Vehicles are now painted using an electrostatic process that magnetizes the enamels to the car’s body, leaving little to no overspray. Meaning genuine Fordite in its original form is no longer being produced. If they are, they’re faux or expensive.
Is Fordite Toxic?
Back in the day, most of the paint contained higher levels of lead. Lead can enter our bodies when fine particles of lead dust are swallowed or when dust and fumes are inhaled. The use of high-lead paints in commercial auto repairs and production companies is rare.
Original Fordite contains lead, but generally not at a harmful level. As long as Fordite isn’t ingested or the dust inhaled, it’s far from toxic.
How To Make Fordite
People have come up with several creative and unique ways to make Fordite. You’ll find the materials and instructions on how to make “faux” Fordite Agate.

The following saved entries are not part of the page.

$ cat src/hdl/tick_pkg.sv
`default_nettype none
package tick_pkg;

	localparam int          DATA_WIDTH      = 32;
	localparam int          ADDR_WIDTH      = 8;
	localparam int          COUNT_WIDTH     = 24;

	// register byte offsets
	localparam logic [7:0]  OFS_CONTROL     = 8'h00;
	localparam logic [7:0]  OFS_RELOAD      = 8'h04;
	localparam logic [7:0]  OFS_CURRENT     = 8'h08;
	localparam logic [7:0]  OFS_CALIB       = 8'h0C;
	localparam logic [7:0]  OFS_IRQ_STATUS  = 8'h10;
	localparam logic [7:0]  OFS_IRQ_MASK    = 8'h14;

	// control and status field positions
	localparam int          BIT_ENABLE      = 0;
	localparam int          BIT_EXC_ENABLE  = 1;
	localparam int          BIT_CLK_CHOICE  = 2;
	localparam int          BIT_ZERO_FLAG   = 16;

	// calibration field positions
	localparam int          BIT_NO_REF      = 31;
	localparam int          BIT_SKEW        = 30;

	// interrupt status field positions
	localparam int          BIT_IRQ_ZERO    = 0;
	localparam int          IRQ_WIDTH       = 1;

	// reset values
	localparam logic [23:0] RESET_COUNT     = 24'h000000;
	localparam logic        RESET_CLK_CHOICE = 1'b1;

	// calibration defaults: ten millisecond reload at 100 MHz
	localparam int          CLOCK_HZ        = 100000000;
	localparam int          TEN_MS_US       = 10000;
	localparam int          TEN_MS_CYCLES   = CLOCK_HZ / 1000000 * TEN_MS_US - 1;

	typedef struct packed {
		logic       enable;
		logic       exc_enable;
		logic       clk_choice;
	} control_type;

	typedef struct packed {
		logic                  no_reference_clock;
		logic                  skew_inexact;
		logic [23:0]           ten_millisecond_count;
	} calib_type;

endpackage
`default_nettype wire

$ cat src/hdl/tick_sync.sv
`timescale 1ns/10ps
`default_nettype none
module tick_sync (
	input  wire logic clk_sys_i,
	input  wire logic resetn_i,
	input  wire logic async_i,
	output logic      sync_o
);
	logic stage1;

	always_ff @(posedge clk_sys_i) begin
		if (!resetn_i) begin
			stage1 <= 1'b0;
			sync_o <= 1'b0;
		end else begin
			stage1 <= async_i;
			sync_o <= stage1;
		end
	end
endmodule // tick_sync
`default_nettype wire

$ cat src/hdl/system_tick_timer.sv
// How it works
// - reload field copied into counter when enabled and at each zero.
// - reload of zero never sets flag nor requests the exception.
// - current-value read returns live 24-bit counter.
// - any current-value write zeroes counter and clears zero flag, unless a zero step sets it in the same cycle.
// - calibration bit 31 is one when no reference clock exists.
// - calibration bit 30 is one when ten ms count is inexact.
// - low 24 calibration bits hold ten ms reload, zero means unknown.
// - counting freezes while the counter clock is stopped.
// - control bits: enable, exception enable, clock choice, zero flag.
// - at zero set flag, request exception if enabled, reload, continue.
// - decrement once per tick, wrap to reload after zero.
// - counter holds while the processor is halted for debug.
//
// Added by the designer: the address-and-strobe port and the register addresses.
`timescale 1ns/10ps
`default_nettype none
module system_tick_timer
	import tick_pkg::*;
#(
	parameter logic        HAS_REF_CLOCK = 1'b1,
	parameter logic        TEN_MS_EXACT  = 1'b0,
	parameter logic [23:0] TEN_MS_VALUE  = 24'(TEN_MS_CYCLES)
) (
	input  wire logic                  clk_sys_i,
	input  wire logic                  resetn_i,
	input  wire logic [ADDR_WIDTH-1:0] addr_i,
	input  wire logic [DATA_WIDTH-1:0] wdata_i,
	input  wire logic                  write_i,
	input  wire logic                  read_i,
	output logic      [DATA_WIDTH-1:0] rdata_o,
	input  wire logic                  ref_clock_i,
	input  wire logic                  debug_halt_i,
	input  wire logic                  clock_stopped_i,
	output logic                       tick_request_o,
	output logic                       irq_o
);

	control_type              control;
	logic [COUNT_WIDTH-1:0]   reload;
	logic [COUNT_WIDTH-1:0]   count;
	logic                     zero_reached_flag;
	logic                     enable_seen;
	logic                     ref_sync;
	logic                     ref_last;
	logic [IRQ_WIDTH-1:0]     irq_status;
	logic [IRQ_WIDTH-1:0]     irq_mask;

	// the only counting step that raises events
	function automatic logic last_step(input logic [COUNT_WIDTH-1:0] c);
		return c == COUNT_WIDTH'(1);
	endfunction

	// reference clock is a pin: synchronise, then detect rising edges
	tick_sync ref_sync_inst (
		.clk_sys_i (clk_sys_i),
		.resetn_i  (resetn_i),
		.async_i   (ref_clock_i),
		.sync_o    (ref_sync)
	);

	wire sel_control = (addr_i == OFS_CONTROL);
	wire sel_reload  = (addr_i == OFS_RELOAD);
	wire sel_current = (addr_i == OFS_CURRENT);
	wire sel_calib   = (addr_i == OFS_CALIB);
	wire sel_status  = (addr_i == OFS_IRQ_STATUS);
	wire sel_mask    = (addr_i == OFS_IRQ_MASK);

	wire wr_control  = write_i && sel_control;
	wire wr_reload   = write_i && sel_reload;
	wire wr_current  = write_i && sel_current;
	wire wr_mask     = write_i && sel_mask;
	wire rd_control  = read_i && sel_control;
	wire rd_status   = read_i && sel_status;

	wire ref_edge    = ref_sync && !ref_last;

	// processor clock or reference edges; debug halt and a stopped clock
	// both freeze the counter
	wire tick_src    = control.clk_choice ? 1'b1 : ref_edge;
	wire tick        = control.enable && tick_src
	                   && !debug_halt_i && !clock_stopped_i;

	wire first_load  = control.enable && !enable_seen;
	// the step from one to zero is the only event
	wire hit_zero    = tick && !first_load
	                   && last_step(count);

	wire [COUNT_WIDTH-1:0] next_count =
		wr_current ? RESET_COUNT :
		first_load ? reload :
		!tick      ? count :
		(count == RESET_COUNT) ? reload :
		count - 24'h000001;

	// set wins over a clearing read of the same cycle
	wire next_zero_flag = hit_zero
	                      || (zero_reached_flag
	                          && !rd_control && !wr_current);

	wire next_clk_choice = !HAS_REF_CLOCK ? 1'b1 :
	                       wr_control ? wdata_i[BIT_CLK_CHOICE] :
	                       control.clk_choice;

	wire [IRQ_WIDTH-1:0] next_irq_status =
		(rd_status ? '0 : irq_status) | IRQ_WIDTH'(hit_zero);

	calib_type calib;
	// one assignment keeps the whole struct on a single driver
	assign calib = {!HAS_REF_CLOCK, !TEN_MS_EXACT,
	                TEN_MS_VALUE};

	wire [DATA_WIDTH-1:0] control_word =
		{15'h0000, zero_reached_flag, 13'h0000, control.clk_choice,
		 control.exc_enable, control.enable};

	wire [DATA_WIDTH-1:0] read_word =
		sel_control ? control_word :
		sel_reload  ? {8'h00, reload} :
		sel_current ? {8'h00, count} :
		sel_calib   ? {calib[25:24], 6'h00, calib[23:0]} :
		sel_status  ? {31'h00000000, irq_status} :
		sel_mask    ? {31'h00000000, irq_mask} :
		32'h00000000;

	always_ff @(posedge clk_sys_i) begin
		if (!resetn_i) begin
			control.enable     <= 1'b0;
			control.exc_enable <= 1'b0;
			control.clk_choice <= RESET_CLK_CHOICE;
			enable_seen        <= 1'b0;
			ref_last           <= 1'b0;
		end else begin
			if (wr_control) begin
				control.enable     <= wdata_i[BIT_ENABLE];
				control.exc_enable <= wdata_i[BIT_EXC_ENABLE];
			end
			control.clk_choice <= next_clk_choice;
			enable_seen        <= control.enable;
			ref_last           <= ref_sync;
		end
	end

	always_ff @(posedge clk_sys_i) begin
		if (!resetn_i) begin
			reload            <= RESET_COUNT;
			count             <= RESET_COUNT;
			zero_reached_flag <= 1'b0;
		end else begin
			if (wr_reload)
				reload <= wdata_i[COUNT_WIDTH-1:0];
			count             <= next_count;
			zero_reached_flag <= next_zero_flag;
		end
	end

	always_ff @(posedge clk_sys_i) begin
		if (!resetn_i) begin
			irq_status     <= '0;
			irq_mask       <= '0;
			rdata_o        <= 32'h00000000;
			tick_request_o <= 1'b0;
			irq_o          <= 1'b0;
		end else begin
			irq_status     <= next_irq_status;
			if (wr_mask)
				irq_mask <= wdata_i[IRQ_WIDTH-1:0];
			rdata_o        <= read_i ? read_word : 32'h00000000;
			tick_request_o <= hit_zero && control.exc_enable;
			irq_o          <= |(next_irq_status & irq_mask);
		end
	end
endmodule // system_tick_timer
`default_nettype wire

$ cat config.mk
export PLATFORM = sky130hd
export DESIGN_NAME = system_tick_timer
export DESIGN_NICKNAME = d
export VERILOG_FILES = /design/src/hdl/tick_pkg.sv /design/src/hdl/tick_sync.sv /design/src/hdl/system_tick_timer.sv
export SDC_FILE = /design/constraint.sdc
export NUM_CORES = 1
export LEC_CHECK = 0
export ABC_AREA = 1
export ABC_CLOCK_PERIOD_IN_PS = 4570
export BUFFER_PORTS_ARGS = -buffer_cell sky130_fd_sc_hd__buf_4
export CORE_ASPECT_RATIO = 0.9
export CORE_UTILIZATION = 50
export CTS_CLUSTER_SIZE = 8
export DETAILED_ROUTE_END_ITERATION = 7
export PLACE_DENSITY = 0.71
export SYNTH_ARGS = -nofsm -noshare
export SYNTH_HDL_FRONTEND = slang
export SYNTH_SLANG_ARGS = --single-unit
$ cat constraint.sdc
create_clock -name clk_sys_i -period 4.57 [get_ports clk_sys_i]
set_clock_uncertainty 0.05 [all_clocks]
set_input_delay 0 -clock clk_sys_i [delete_from_list [all_inputs] [get_ports clk_sys_i]]
set_output_delay 0 -clock clk_sys_i [all_outputs]
set_load 0.005 [all_outputs]
# Word-level counts from Yosys, hierarchy flattened
# Index checks and enable logic that the tools add are counted.
[totals] word_cells=72 ff_bits=92
[op_classes] n_mux=11 eq_ne=6 addsub=1 reduce_logical=32 n_bitwise=4
[op_table] cell="24-bit two-way mux" n=5
[op_table] cell="31-bit two-way mux" n=1
[op_table] cell="24-bit by 1-bit equality test with 1-bit output, second input constant" n=1
[op_table] cell="24-bit logical NOT" n=1
[op_table] cell="24-bit by 1-bit subtractor with 24-bit output, second input constant" n=1
[op_table] cell="17-bit two-way mux" n=1
[op_table] cell="8-bit by 4-bit equality test with 1-bit output, second input constant" n=2
[op_table] cell="8-bit by 5-bit equality test with 1-bit output, second input constant" n=2
[op_table] cell="1-bit logical AND" n=16
[op_table] cell="8-bit by 3-bit equality test with 1-bit output, second input constant" n=1
[op_table] cell="8-bit logical NOT" n=1
[op_table] cell="1-bit logical NOT" n=7
[op_table] cell="7-bit OR reduction" n=1
[op_table] cell="5-bit OR reduction" n=1
[op_table] cell="1-bit two-way mux" n=4
[op_table] cell="3-bit OR reduction" n=1
[op_table] cell="1-bit inverter" n=2
[op_table] cell="2-bit AND reduction" n=1
[op_table] cell="2-bit nonzero test" n=1
[op_table] cell="2-bit OR reduction" n=1
[op_table] cell="1-bit AND" n=1
[op_table] cell="1-bit logical OR" n=1
[op_table] cell="1-bit OR" n=1

# Logic depth before layout (Yosys ltp)
[logic_depth] ltp_word=10 mapped_depth=12 ltp_nobuf=11

# Hierarchy
# A second synthesis with hierarchy kept.
[hier_totals] hier_cells=616 area_unflattened_um2=4185.3
[modules_own_cells] mod="system_tick_timer" cells_per_inst=610 area_per_inst_um2=4130.2 n_inst=1
[modules_own_cells] mod="tick_sync" cells_per_inst=6 area_per_inst_um2=55.1 n_inst=1

# Least setup slack after synthesis
# No wires, ideal clock.
[synth_timing] path_type="reg2reg" start="register count[0]" end="register count[16]" slack_ns=2.842 arrival_time_ns=1.558 path_buffers=1 stages_incl_launch_ff=13 required_time_ns=4.400 setup_ns=0.120 path_cell_list="dfxtp_1 -> inv_1 -> ha_1 -> clkbuf_1 -> nand2_1 -> nor2_4 -> nand2_1 -> nand2_1 -> nand2_1 -> nor2_1 -> nor2_1 -> nor2_1 -> nor2_1"
[synth_via] elab_chain_len=4
[synth_lines] element="start: declaration" line_no="system_tick_timer.sv:41" source="logic [COUNT_WIDTH-1:0] count;"
[synth_lines] element="start signal: assignment" line_no="system_tick_timer.sv:152" source="count <= next_count;"
[synth_lines] element="24-bit by 1-bit subtractor with 24-bit output or 24-bit logical NOT (tied branches)" line_no="system_tick_timer.sv:94, system_tick_timer.sv:93"
[synth_lines] element="24-bit two-way mux (*)" line_no="system_tick_timer.sv:93" source="(count == RESET_COUNT) ? reload :"
[synth_lines] element="24-bit two-way mux (*)" line_no="system_tick_timer.sv:92" source="!tick ? count :"
[synth_lines] element="24-bit two-way mux (*)" line_no="system_tick_timer.sv:91" source="first_load ? reload :"
# Every way passes the cells marked *; elsewhere a longest branch is shown, timed or not. The select of a mux whose other input is x is not followed.
# A chain may end at the register's enable or synchronous reset.

# Final worst setup path
[layout_timing] start="input addr_i[3]" end="register rdata_o[30]"
[layout_via] elab_chain_len=2
[layout_lines] element="start: declaration" line_no="system_tick_timer.sv:27" source="input wire logic [ADDR_WIDTH-1:0] addr_i,"
[layout_lines] element="8-bit by 3-bit equality test with 1-bit output, or another cell as far along" line_no="system_tick_timer.sv:63" source="wire sel_reload = (addr_i == OFS_RELOAD);"
[layout_lines] element="5-bit OR reduction (no line) or 31-bit two-way mux (tied branches)"
[layout_lines] element="end signal: assignment" line_no="system_tick_timer.sv:168" source="rdata_o <= read_i ? read_word : 32'h00000000;"
[layout_lines] element="end: declaration" line_no="system_tick_timer.sv:31" source="output logic [DATA_WIDTH-1:0] rdata_o,"
# Several ways; a longest one is shown, not always the timed one.

==> impl_metrics.py <==
metrics = {
    "drt": {
        "drtIter0Drc": 425,
        "dr.max_layer_used": "met4",
        "wl_met3_mm": 1.040,
        "wirelength_mm": 12.48,
        "post_drt_wl_per_cell_um": 15.16,
        "vias": 4402,
        "drt_first_pass_iters": 5,
        "drtAntennaViolNets": 0,
        "viasPerCell": 5.349,
        "drt-met1-wl_mm": 6.006,
        "wl_met2_mm": 5.315,
        "drc_errors": 0,
    },
    "clock_network": {
        "cts.sinks": 85,
        "cts_buffers": 9,
        "cts_max_level": 3,
        "cts.path.max_buffers": 2,
        "root_buffer": "clkbuf_8",
        "insertion_delay_ns": 0.37,
        "clk_pin_slew_worst_paths_ns": 0.10,
        "cts_tree": "done",
        "cts_resized": 0,
    },
    "synthesis": {
        "synth_area_um2": 4329,
        "syn_inst": 612,
        "synth.avg_cell_area_um2": 7.074,
        "yosysSeqAreaShare_pct": 39.31,
        "synth_cell_types": 33,
        "synth_seq_cells": 85,
        "synth_warnings": 0,
    },
    "worst_setup_path": {
        "crit_type": "input port to register",
        "end_kind": "register",
        "start_kind": "input port",
        "cp_max_fo": 21,
        "cp.depth": 9,
        "crit_family": "buffers and inverters",
        "startpoint": "addr_i[3]",
        "crit_end": "rdata_o[30]$_SDFF_PP0_",
        "cp.buffers_inverters": 5,
        "required_ns": 4.77,
        "r2r_slack_ns": 2.46,
        "path_cells": "dlygate4sd3_1 > buf_4 > inv_1 > nand3_1 > nor2_1 > nor2_1 > inv_1 > nor3_1 > dlygate4sd3_1",
        "rr_worst_depth": 10,
        "worstReg2RegEnd": "count[0]$_SDFFE_PP0P_",
        "crit_path_top_delay_cell": "inv_1",
        "critPathArrivalTime_ns": 2.86,
        "r2r_start": "control[2]$_SDFFE_PN0P_",
        "slowest_delay_ns": 0.60,
    },
    "pwr": {
        "switching_share_pct": 22.99,
        "intPower_mw": 1.161,
        "power_leakage_nw": 2.417,
        "pwr-share-clk_pct": 44.1,
        "switching_power_uw": 346.5,
        "p_comb_share_pct": 6.6,
        "pwr-share-seq_pct": 49.3,
        "power-per-cell-area_nw_per_um2": 276.1,
        "ir_drop_uv": 155.1,
    },
    "finish": {
        "drive_gt1_share_pct": 18.22,
        "final_cell_area_um2": 5460,
        "syn_to_final_growth_pct": 26.13,
        "num-nets-final": 754,
        "insertedDiodeCount": 0,
        "final-instance-count-excl-fill": 823,
    },
    "global_route": {
        "grt_pass1_vias": 4079,
        "grt_first_pass_wirelength_mm": 20.49,
        "grt.total_usage_pct": 29.03,
        "antenna_found_initial": 0,
        "grt_start_max_net_pins": 47,
        "overflow": 0,
    },
    "timing": {
        "rsz0062_at_grt": "no",
        "fin_ws_ns": 1.916,
        "timing.hold.ws_ns": 0.03617,
        "final.setup.tns_ns": 0,
        "hold_violations": 0,
        "relSlewSlack_pct": 29.67,
        "setup_violations": 0,
        "fmax_mhz": 376.8,
        "slew_violations": 0,
        "fin_crit_sh_pct": 58.08,
        "period_minus_slack_ns": 2.654,
        "worst_pin_slew_ns": 1.052,
    },
    "placed_design": {
        "port_buffers": 65,
        "dp_cells": 765,
        "place_congestion": 0.9421,
        "pre_cts_slack_ns": 2.132,
        "placed_cell_area_um2": 4787,
        "hpwlAfterDp_mm": 8.324,
    },
    "job": {
        "drv_cap": 0,
    },
    "floorplan": {
        "fp.dieW_um": 100.1,
        "rows": 31,
        "io_pins": 81,
        "die_h_um": 90.28,
        "start_util_pct": 52.65,
        "die_area_um2": 9035,
        "core_um2": 8223,
    },
    "run_status": {
        "status": "finished, final reports clean",
    },
    "worst_hold_path": {
        "hold_class": "input port to register",
    },
}
tightest hold or removal path, stage by stage:
cell and delay (ns):
buf_4 0.08, nor2_1 0.04, nand2_1 0.05, nor2_1 0.08
nand3_1 0.11, a21oi_1 0.06
metrics by stage:
stage          utilization [%]  total power, mW
2_1_floorplan                -           0.8024
3_3_place_gp             58.22           0.8309
3_5_place_dp             58.22           0.8323
4_1_cts                  66.40            1.510
5_1_grt                  66.40            1.554
6_report                 66.40            1.507
cells in the final DEF (no fill, tap or decap), types with 2 or more instances in the layout:
| master | n |
|---|---|
| o211ai_1 | 4 |
| a211oi_1 | 8 |
| nor2_4 | 3 |
| a21oi_1 | 76 |
| o21ai_1 | 6 |
| o21ai_0 | 34 |
| inv_2 | 6 |
| nor3_1 | 5 |
| nand2_4 | 3 |
| nand3_2 | 8 |
| buf_4 | 66 |
| nand2_1 | 134 |
| nand4_1 | 12 |
| bufinv_16 | 3 |
| dfxtp_1 | 85 |
| dlygate4sd3_1 | 43 |
| nor2_2 | 7 |
| a21oi_2 | 9 |
| inv_6 | 2 |
| nor2_8 | 2 |
| ha_1 | 3 |
| nand3_1 | 46 |
| clkbuf_8 | 9 |
| xnor2_1 | 2 |
| conb_1 | 7 |
| inv_1 | 66 |
| xor2_1 | 2 |
| nor2_1 | 42 |
| nand3b_1 | 2 |
| nand2_2 | 8 |
layout make-up:
cell class | instances | area, um^2
clock buffer | 9 | 123.9
clock inverter | 6 | 118.9
fill | 724 | 2763
inverter | 73 | 276.5
multi-input combinational | 426 | 2170
sequential | 85 | 1702
tap | 115 | 143.9
timing repair buffer | 109 | 925.9
layer usage:
layer	global-route usage, %	up-vias
met3	6.115	10
met2	42.36	192
li1	-	2165
met4	6.280	0
met1	43.68	2035
met5	0	-
flip-flops by register name, summed over array words and instances (netlist names), 3 cells and up:
register / count
rdata_o: 25
count: 24
reload: 24
control: 3
kinds of logic (layout without fill, tap and decap cells):
kind of cell / Yosys count / after routing / synth area share, %
AO/OA/AOI/OAI: 139 / 139 / 17.69
XOR/XNOR: 4 / 4 / 0.8094
adder cells (fa/ha/maj): 3 / 3 / 0.8671
buffers and inverters: 107 / 197 / 11.10
flip-flops: 85 / 85 / 39.31
other: 1 / 7 / 0.08662
AND/OR/NAND/NOR: 273 / 273 / 30.14
Yosys cell counts (all sizes together):
library cell    n  area (um^2)
buf            27        177.7
conb            1        3.750
nand4          12        75.07
o211ai          4        30.03
a21oi          85        459.2
nand3          55        327.8
dfxtp          85         1702
o21bai          1        7.510
a211oi          8        60.06
clkbuf          7        26.28
nand2         145        586.8
ha              3        37.54
xor2            2        17.52
o32ai           1        8.760
nor3            5        25.02
o21ai          40        200.2
xnor2           2        17.52
inv            73        276.5
nor2           54        275.3
nand3b          2        15.01
worst min-delay path by stage:
stage	from	to	slack, ns	depth (start not counted)
global placement	ref_clock_i	ref_sync_inst.stage1$_SDFF_PN0_	0.14	3
CTS	addr_i[7]	irq_mask$_SDFFE_PN0P_	0.02	6
finish	addr_i[7]	irq_mask$_SDFFE_PN0P_	0.04	6
global route	addr_i[4]	irq_mask$_SDFFE_PN0P_	0.08	5
detailed placement	ref_clock_i	ref_sync_inst.stage1$_SDFF_PN0_	0.14	3
floorplan	ref_clock_i	ref_sync_inst.stage1$_SDFF_PN0_	0.05	2
what timing repair did:
action,CTS,global route
endpoints found under the hold margin,38,0
hold buffers,43,0
setup buffers,0,0
power by group through the flow:
| stage | logic, mW | clock network (mW) | registers, mW |
|---|---|---|---|
| 2_1_floorplan | 0.0423 | 0 | 0.760 |
| 3_3_place_gp | 0.0707 | 0 | 0.760 |
| 3_5_place_dp | 0.0720 | 0 | 0.760 |
| 4_1_cts | 0.0975 | 0.669 | 0.743 |
| 5_1_grt | 0.109 | 0.702 | 0.743 |
| 6_report | 0.100 | 0.665 | 0.743 |
Power figures use the tool's default switching activity.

If you need help with cutting, polishing, and orientation then here’s a great video.
- Silicone Molds
- Casting Resin
- Resin Tools – Mixing Stick and Cup
- Dremel w/ Buffing & Sanding Bits
- Jeweler’s Saw
- Sandpaper – ranging from 120 to 7000
- Plastic Polish
- Safety Gear – mask and eye protection
- Heat Gun
Choose a mold that’s shallow and larger than the piece you’re making.
Cut a stack of your paper until it’s about a half-inch high. You’ll want the paper to be small enough, so they easily fit inside your mold.
Mix enough resin to cover the paper.
Pour a little resin into the bottom of the mold. If any new bubbles form, use your heat gun to pop them.
Add another bit of paper, and repeat until all of the paper is gone.
Press firmly on each new piece of paper. It naturally wants to float, so the layers will fall apart without pushing it down.
Once the last piece of paper is added, top it off with enough resin to fill the mold and cover the stack of papers.
Once the resin is cured, use the jeweler’s saw or a coping saw to trim off any excess resin that builds up on the sides.
Mark any edges you want to be sanded with the Marker.
Put on your protective gear and sand with your Dremel to obtain the desired shape.
It’s best to start with sandpaper similar to the grit of the Dremel. Low-grit sandpaper allows you to be more careful when shaping.
Dip the resin and sandpaper in water to reduce and clean dust.
Advance to a higher grit paper to remove any scratches caused by the 120. Continue working your way up until your specimen is almost shiny.
Now, apply a small amount of polish to the surface, and use a buffing bit on the Dremel to polish the surface.
Choose whatever colors you’d like. Leave it simple or get as intricate as you like.